Dive Brief:
- Organizations are preparing to cut and/or postpone IT expenditures due to the novel coronavirus pandemic, according to preliminary data from a survey of over 1,000 IT decision makers from Enterprise Technology Research. However, for some, these cuts might be temporary.
- Emerging and next-generation vendors are likely to feel an impact, as 19% of organizations shift resources away from IT projects and into infrastructure powering remote work. Leaders expect the financial situation will worsen over the next three months.
- For 23% of organizations, there are plans in place to freeze hiring for the next three months, as organizations brace for a potential recession by keeping key systems running and lowering costs.
Dive Insight:
With 158 million Americans in 16 states told to stay home, 86% of companies in the ETR study say they've supported work from home policies for their employees.
For IT leaders, this means quickly shifting spending priorities into the tools that can enable remote work, such as videoconferencing, collaboration and virtual desktop infrastructure.
In turn, the move to remote work will require additional spending in security tools, as workers need to access company data with the same grade of security they'd have back in the office. The increase in remote work broadens the attack surface for malicious actors, who can exploit points of access such as videoconferencing platforms.

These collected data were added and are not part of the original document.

This is an optimization exercise on Yosys and OpenROAD, whose aim is small area, not a production implementation.
The RTL was checked by simulation tests, not by an equivalence proof against the original design.
No activity file was given, so power comes from the tool's default toggle rates.

$ cat flow/run.sh
#!/bin/bash
# synth_recipe.tcl (not shown) runs the flow's synth.tcl, then flattens the netlist and writes it again
# the make line also repeats each setting of config.mk as NAME=value (left out here)
make -C /OpenROAD-flow-scripts/flow DESIGN_CONFIG=/design/flow/config.mk WORK_HOME=/design/flow/orfs CLKGATE_MAP_FILE= SYNTH_SCRIPT=/design/flow/synth_recipe.tcl finish
$ cat flow/config.mk
export PLATFORM = sky130hd
export DESIGN_NAME = spinor_cmd
export DESIGN_NICKNAME = spinor_cmd
export VERILOG_FILES = /design/flow/design.v
export SDC_FILE = /design/flow/constraint.sdc
export NUM_CORES = 4
export LEC_CHECK = 0
export CAP_MARGIN = 20
export CORE_MARGIN = 2
export CORE_UTILIZATION = 40
export SLEW_MARGIN = 20
$ cat flow/constraint.sdc
create_clock -name core_clock -period 10.0 [get_ports {clk}]
set_input_delay 2.0000 -clock core_clock [delete_from_list [all_inputs] [get_ports {clk}]]
set_output_delay 2.0000 -clock core_clock [all_outputs]
set_load 0.01 [all_outputs]
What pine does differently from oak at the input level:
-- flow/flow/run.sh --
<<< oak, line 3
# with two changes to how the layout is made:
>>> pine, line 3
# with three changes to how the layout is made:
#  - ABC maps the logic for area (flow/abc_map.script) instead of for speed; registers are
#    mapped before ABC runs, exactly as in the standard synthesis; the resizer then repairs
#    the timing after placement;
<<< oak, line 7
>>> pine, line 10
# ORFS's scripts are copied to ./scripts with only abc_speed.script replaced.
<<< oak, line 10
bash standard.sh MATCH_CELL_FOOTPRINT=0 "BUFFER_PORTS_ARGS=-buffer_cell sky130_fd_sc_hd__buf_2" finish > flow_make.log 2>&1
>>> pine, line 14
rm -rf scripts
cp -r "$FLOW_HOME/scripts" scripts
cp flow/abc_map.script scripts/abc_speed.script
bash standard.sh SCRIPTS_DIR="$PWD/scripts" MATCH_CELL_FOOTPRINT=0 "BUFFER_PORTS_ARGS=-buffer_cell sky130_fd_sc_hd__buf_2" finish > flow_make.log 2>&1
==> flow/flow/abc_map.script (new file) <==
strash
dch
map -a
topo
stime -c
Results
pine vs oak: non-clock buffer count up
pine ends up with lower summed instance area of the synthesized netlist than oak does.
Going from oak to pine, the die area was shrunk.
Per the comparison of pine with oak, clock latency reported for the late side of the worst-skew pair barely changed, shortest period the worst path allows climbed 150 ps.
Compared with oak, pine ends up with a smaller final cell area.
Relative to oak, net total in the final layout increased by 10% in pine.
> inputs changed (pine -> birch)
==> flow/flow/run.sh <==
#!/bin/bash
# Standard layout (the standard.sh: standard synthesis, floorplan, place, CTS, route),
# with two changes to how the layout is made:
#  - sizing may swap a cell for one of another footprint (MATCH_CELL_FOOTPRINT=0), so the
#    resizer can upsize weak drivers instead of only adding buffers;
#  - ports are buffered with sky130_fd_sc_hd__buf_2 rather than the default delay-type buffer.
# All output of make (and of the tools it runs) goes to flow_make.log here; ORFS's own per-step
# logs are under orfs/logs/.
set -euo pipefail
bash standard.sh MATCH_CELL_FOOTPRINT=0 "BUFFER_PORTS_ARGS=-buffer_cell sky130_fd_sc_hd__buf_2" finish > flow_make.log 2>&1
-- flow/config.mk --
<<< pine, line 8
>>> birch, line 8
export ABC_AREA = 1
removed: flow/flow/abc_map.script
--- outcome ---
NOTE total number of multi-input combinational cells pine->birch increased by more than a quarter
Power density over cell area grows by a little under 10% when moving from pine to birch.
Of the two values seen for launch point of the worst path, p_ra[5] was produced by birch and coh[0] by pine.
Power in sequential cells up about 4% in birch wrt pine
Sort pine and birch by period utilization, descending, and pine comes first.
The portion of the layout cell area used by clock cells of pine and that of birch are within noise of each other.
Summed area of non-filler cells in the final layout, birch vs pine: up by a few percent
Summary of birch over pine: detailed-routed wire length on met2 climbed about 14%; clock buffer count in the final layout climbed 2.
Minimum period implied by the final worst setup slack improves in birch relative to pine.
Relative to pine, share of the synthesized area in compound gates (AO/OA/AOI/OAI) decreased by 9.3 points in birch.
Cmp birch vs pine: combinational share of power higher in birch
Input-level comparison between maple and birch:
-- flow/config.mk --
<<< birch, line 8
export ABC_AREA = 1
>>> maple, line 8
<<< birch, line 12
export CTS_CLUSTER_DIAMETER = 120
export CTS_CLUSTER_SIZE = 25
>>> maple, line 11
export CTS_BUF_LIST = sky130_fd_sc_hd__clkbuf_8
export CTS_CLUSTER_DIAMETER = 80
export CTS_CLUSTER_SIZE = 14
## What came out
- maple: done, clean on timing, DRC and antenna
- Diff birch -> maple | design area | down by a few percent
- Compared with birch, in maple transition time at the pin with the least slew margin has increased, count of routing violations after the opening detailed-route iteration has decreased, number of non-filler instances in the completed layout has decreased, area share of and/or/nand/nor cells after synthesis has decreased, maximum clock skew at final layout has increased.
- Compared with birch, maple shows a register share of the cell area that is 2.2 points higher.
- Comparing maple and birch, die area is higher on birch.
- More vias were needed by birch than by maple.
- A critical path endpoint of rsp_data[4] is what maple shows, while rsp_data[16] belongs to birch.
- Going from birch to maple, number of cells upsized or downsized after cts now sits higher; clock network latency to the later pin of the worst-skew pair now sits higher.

It's quite a different scene than what experts forecasted at the end of 2019. In October, more than half of companies expected their 2020 IT budgets to rise, with IT budgets accounting for 9.1% of revenue in North American companies. To keep up with expanding initiatives, six in 10 IT leaders expected to bring aboard project-based workers.
But that scenario is changing daily as the coronavirus pandemic reshapes most industries' outlook for the rest of the year. Companies are adjusting to redrawn revenue scenarios.
If a recession does play out in the coming months, experts say it might prove an ideal moment to modernize, as a dip in demand creates an opening for potentially disruptive modernization projects.